§ Saved data entries:
# # #

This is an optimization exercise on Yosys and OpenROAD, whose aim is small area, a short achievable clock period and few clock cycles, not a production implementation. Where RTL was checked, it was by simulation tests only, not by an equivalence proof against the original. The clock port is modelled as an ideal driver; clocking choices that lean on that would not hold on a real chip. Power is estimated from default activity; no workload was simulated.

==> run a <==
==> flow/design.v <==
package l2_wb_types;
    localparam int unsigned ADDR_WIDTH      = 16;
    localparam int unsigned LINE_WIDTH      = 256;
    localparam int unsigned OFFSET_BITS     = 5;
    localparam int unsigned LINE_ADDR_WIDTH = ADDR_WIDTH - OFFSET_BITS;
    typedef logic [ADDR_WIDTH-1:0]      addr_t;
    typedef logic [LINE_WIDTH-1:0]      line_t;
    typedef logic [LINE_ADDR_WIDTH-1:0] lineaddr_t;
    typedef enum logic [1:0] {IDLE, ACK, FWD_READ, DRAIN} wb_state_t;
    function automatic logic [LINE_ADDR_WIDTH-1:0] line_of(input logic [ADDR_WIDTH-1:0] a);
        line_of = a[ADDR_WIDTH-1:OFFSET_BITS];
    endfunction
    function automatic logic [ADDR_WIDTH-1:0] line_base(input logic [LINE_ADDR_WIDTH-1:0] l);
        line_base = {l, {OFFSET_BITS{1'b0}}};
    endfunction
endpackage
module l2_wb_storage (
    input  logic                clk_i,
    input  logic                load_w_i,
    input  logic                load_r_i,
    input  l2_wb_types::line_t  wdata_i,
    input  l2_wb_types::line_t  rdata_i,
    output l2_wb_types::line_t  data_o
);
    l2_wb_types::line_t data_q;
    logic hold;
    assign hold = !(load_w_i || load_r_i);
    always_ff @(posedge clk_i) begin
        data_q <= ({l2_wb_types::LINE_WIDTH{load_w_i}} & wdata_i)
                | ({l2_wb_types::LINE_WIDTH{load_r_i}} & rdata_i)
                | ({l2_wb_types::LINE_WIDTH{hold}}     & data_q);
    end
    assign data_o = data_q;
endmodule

# # #

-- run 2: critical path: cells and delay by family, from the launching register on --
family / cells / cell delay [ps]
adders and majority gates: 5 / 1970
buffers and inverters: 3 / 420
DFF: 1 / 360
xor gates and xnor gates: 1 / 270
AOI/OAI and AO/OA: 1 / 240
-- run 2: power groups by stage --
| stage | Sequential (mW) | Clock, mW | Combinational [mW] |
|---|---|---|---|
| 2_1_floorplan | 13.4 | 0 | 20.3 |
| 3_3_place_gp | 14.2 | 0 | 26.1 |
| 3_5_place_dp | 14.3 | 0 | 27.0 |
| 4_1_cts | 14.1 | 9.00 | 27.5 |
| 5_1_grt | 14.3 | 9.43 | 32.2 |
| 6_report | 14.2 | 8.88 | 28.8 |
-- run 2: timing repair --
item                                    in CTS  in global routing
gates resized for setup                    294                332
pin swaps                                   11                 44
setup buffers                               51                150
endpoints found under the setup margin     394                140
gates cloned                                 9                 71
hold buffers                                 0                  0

# # #

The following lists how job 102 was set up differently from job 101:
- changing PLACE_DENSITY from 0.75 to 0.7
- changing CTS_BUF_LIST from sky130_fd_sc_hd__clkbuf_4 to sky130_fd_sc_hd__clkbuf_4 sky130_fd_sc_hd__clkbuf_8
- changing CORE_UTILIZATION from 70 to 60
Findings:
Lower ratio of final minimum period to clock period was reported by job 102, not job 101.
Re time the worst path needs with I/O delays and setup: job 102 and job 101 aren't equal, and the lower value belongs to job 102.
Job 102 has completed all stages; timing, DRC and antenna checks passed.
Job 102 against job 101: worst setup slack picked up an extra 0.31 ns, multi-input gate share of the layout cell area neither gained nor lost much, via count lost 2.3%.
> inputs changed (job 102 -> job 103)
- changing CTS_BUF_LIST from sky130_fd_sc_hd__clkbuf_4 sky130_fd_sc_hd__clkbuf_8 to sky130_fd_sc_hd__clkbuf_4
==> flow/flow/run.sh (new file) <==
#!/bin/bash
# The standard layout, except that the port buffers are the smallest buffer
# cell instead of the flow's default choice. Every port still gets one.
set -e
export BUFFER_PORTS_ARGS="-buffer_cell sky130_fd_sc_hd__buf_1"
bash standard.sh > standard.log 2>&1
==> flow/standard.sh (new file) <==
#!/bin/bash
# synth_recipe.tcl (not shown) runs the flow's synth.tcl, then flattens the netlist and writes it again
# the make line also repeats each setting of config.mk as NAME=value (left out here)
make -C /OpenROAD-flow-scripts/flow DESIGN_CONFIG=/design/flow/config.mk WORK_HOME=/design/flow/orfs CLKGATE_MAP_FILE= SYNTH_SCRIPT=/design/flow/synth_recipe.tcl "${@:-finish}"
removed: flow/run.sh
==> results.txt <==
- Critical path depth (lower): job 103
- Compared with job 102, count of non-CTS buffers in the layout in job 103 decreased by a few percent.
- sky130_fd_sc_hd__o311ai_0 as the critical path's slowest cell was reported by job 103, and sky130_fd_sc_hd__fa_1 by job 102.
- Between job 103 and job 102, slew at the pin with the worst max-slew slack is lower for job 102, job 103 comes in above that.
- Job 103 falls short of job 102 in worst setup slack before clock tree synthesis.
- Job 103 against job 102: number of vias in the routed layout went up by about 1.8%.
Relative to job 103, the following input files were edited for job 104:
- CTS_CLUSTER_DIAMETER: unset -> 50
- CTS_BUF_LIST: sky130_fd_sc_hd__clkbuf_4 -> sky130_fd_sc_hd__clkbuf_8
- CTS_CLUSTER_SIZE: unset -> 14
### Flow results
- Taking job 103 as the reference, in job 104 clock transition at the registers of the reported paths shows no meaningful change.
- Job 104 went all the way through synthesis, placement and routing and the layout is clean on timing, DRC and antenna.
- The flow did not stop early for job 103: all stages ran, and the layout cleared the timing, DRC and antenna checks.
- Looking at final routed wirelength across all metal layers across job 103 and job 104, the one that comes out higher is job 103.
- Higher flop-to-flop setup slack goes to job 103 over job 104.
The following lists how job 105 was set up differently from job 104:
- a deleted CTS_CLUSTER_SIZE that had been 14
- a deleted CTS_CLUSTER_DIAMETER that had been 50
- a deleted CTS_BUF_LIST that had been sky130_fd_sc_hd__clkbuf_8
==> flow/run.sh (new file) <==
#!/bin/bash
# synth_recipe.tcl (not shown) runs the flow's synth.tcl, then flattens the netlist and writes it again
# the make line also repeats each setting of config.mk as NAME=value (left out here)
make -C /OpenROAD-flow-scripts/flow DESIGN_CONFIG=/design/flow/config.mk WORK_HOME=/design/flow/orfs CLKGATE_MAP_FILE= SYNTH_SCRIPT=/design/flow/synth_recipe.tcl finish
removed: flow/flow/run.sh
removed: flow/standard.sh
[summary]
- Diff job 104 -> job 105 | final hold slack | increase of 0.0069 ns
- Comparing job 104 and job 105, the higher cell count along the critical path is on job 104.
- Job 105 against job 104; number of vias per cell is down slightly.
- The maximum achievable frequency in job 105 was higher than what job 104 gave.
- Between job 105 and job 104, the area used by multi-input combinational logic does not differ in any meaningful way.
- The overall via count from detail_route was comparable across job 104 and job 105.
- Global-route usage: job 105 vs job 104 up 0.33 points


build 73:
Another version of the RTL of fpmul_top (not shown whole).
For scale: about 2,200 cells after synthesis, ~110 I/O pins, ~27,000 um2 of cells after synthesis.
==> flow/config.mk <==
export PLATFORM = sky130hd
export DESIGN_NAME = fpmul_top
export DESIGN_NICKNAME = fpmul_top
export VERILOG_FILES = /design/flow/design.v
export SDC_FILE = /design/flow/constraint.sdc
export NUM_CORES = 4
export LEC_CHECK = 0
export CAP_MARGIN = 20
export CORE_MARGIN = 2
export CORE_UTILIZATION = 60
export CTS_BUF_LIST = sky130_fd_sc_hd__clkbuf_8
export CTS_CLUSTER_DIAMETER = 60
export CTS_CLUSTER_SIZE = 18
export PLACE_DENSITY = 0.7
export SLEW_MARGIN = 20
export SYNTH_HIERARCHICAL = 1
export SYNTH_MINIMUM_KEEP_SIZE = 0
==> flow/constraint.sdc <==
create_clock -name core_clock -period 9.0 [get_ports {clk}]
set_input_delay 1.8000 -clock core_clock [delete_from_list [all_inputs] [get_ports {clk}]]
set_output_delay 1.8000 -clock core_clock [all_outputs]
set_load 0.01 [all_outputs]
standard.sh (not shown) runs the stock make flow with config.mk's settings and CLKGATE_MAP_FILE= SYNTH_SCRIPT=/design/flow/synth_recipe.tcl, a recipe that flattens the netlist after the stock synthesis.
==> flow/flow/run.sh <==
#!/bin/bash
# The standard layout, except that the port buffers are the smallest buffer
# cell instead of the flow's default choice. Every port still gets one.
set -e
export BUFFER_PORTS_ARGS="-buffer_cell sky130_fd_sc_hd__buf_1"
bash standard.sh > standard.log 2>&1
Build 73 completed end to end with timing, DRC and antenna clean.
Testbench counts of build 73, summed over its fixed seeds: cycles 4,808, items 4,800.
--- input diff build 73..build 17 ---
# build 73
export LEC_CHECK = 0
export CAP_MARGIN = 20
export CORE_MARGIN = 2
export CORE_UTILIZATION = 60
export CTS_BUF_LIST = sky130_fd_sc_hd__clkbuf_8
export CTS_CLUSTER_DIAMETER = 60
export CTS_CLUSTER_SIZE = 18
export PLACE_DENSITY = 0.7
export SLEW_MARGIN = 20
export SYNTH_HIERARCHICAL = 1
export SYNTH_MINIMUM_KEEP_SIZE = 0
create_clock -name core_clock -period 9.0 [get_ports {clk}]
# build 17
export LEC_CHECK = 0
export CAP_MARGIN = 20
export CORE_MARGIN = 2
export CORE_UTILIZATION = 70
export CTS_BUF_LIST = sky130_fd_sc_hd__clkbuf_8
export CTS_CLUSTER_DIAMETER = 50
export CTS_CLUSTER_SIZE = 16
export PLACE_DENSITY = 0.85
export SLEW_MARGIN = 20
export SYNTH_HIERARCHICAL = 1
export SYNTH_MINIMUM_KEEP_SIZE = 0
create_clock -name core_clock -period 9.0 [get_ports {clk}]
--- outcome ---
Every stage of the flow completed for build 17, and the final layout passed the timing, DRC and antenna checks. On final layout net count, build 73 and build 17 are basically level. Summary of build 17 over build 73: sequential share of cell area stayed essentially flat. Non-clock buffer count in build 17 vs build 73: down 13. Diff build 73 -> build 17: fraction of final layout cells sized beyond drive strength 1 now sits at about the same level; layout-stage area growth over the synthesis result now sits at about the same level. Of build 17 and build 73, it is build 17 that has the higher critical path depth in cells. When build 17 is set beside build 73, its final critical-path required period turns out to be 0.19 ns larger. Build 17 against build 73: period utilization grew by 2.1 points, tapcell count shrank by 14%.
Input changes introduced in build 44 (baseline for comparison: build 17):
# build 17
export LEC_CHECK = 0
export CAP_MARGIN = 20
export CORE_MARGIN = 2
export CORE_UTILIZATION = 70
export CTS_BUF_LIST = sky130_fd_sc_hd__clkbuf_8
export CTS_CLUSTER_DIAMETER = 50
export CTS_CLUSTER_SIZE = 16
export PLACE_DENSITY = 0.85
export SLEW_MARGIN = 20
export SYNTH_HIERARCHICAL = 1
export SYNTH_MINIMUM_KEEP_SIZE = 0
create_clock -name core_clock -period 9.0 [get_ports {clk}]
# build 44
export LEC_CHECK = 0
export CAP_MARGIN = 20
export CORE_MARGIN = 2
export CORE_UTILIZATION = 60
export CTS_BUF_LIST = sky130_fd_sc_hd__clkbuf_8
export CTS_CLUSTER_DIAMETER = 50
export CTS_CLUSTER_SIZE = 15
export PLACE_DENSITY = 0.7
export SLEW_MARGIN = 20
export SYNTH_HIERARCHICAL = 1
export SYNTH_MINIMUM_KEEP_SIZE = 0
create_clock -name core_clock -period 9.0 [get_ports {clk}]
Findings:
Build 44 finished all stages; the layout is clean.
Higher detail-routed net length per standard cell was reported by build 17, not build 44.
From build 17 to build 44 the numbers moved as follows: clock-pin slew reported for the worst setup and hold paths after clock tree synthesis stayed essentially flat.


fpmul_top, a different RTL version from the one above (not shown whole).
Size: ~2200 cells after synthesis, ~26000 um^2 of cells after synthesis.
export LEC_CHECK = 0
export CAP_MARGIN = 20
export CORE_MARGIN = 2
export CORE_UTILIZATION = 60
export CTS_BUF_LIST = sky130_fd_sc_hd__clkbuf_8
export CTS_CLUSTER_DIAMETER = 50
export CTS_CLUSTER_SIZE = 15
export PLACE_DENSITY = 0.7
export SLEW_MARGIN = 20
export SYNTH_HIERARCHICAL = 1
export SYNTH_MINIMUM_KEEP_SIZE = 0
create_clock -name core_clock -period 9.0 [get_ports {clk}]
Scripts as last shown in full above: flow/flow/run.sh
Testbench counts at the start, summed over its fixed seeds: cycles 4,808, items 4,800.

# # #

§ Required action: From the records above, print only the lines between the one holding "- Job 103 falls" and the one holding "- The maximum", inclusive, exactly as they stand.

§ Worked solution:
- Job 103 falls short of job 102 in worst setup slack before clock tree synthesis.
- Job 103 against job 102: number of vias in the routed layout went up by about 1.8%.
Relative to job 103, the following input files were edited for job 104:
- CTS_CLUSTER_DIAMETER: unset -> 50
- CTS_BUF_LIST: sky130_fd_sc_hd__clkbuf_4 -> sky130_fd_sc_hd__clkbuf_8
- CTS_CLUSTER_SIZE: unset -> 14
### Flow results
- Taking job 103 as the reference, in job 104 clock transition at the registers of the reported paths shows no meaningful change.
- Job 104 went all the way through synthesis, placement and routing and the layout is clean on timing, DRC and antenna.
- The flow did not stop early for job 103: all stages ran, and the layout cleared the timing, DRC and antenna checks.
- Looking at final routed wirelength across all metal layers across job 103 and job 104, the one that comes out higher is job 103.
- Higher flop-to-flop setup slack goes to job 103 over job 104.
The following lists how job 105 was set up differently from job 104:
- a deleted CTS_CLUSTER_SIZE that had been 14
- a deleted CTS_CLUSTER_DIAMETER that had been 50
- a deleted CTS_BUF_LIST that had been sky130_fd_sc_hd__clkbuf_8
==> flow/run.sh (new file) <==
#!/bin/bash
# synth_recipe.tcl (not shown) runs the flow's synth.tcl, then flattens the netlist and writes it again
# the make line also repeats each setting of config.mk as NAME=value (left out here)
make -C /OpenROAD-flow-scripts/flow DESIGN_CONFIG=/design/flow/config.mk WORK_HOME=/design/flow/orfs CLKGATE_MAP_FILE= SYNTH_SCRIPT=/design/flow/synth_recipe.tcl finish
removed: flow/flow/run.sh
removed: flow/standard.sh
[summary]
- Diff job 104 -> job 105 | final hold slack | increase of 0.0069 ns
- Comparing job 104 and job 105, the higher cell count along the critical path is on job 104.
- Job 105 against job 104; number of vias per cell is down slightly.
- The maximum achievable frequency in job 105 was higher than what job 104 gave.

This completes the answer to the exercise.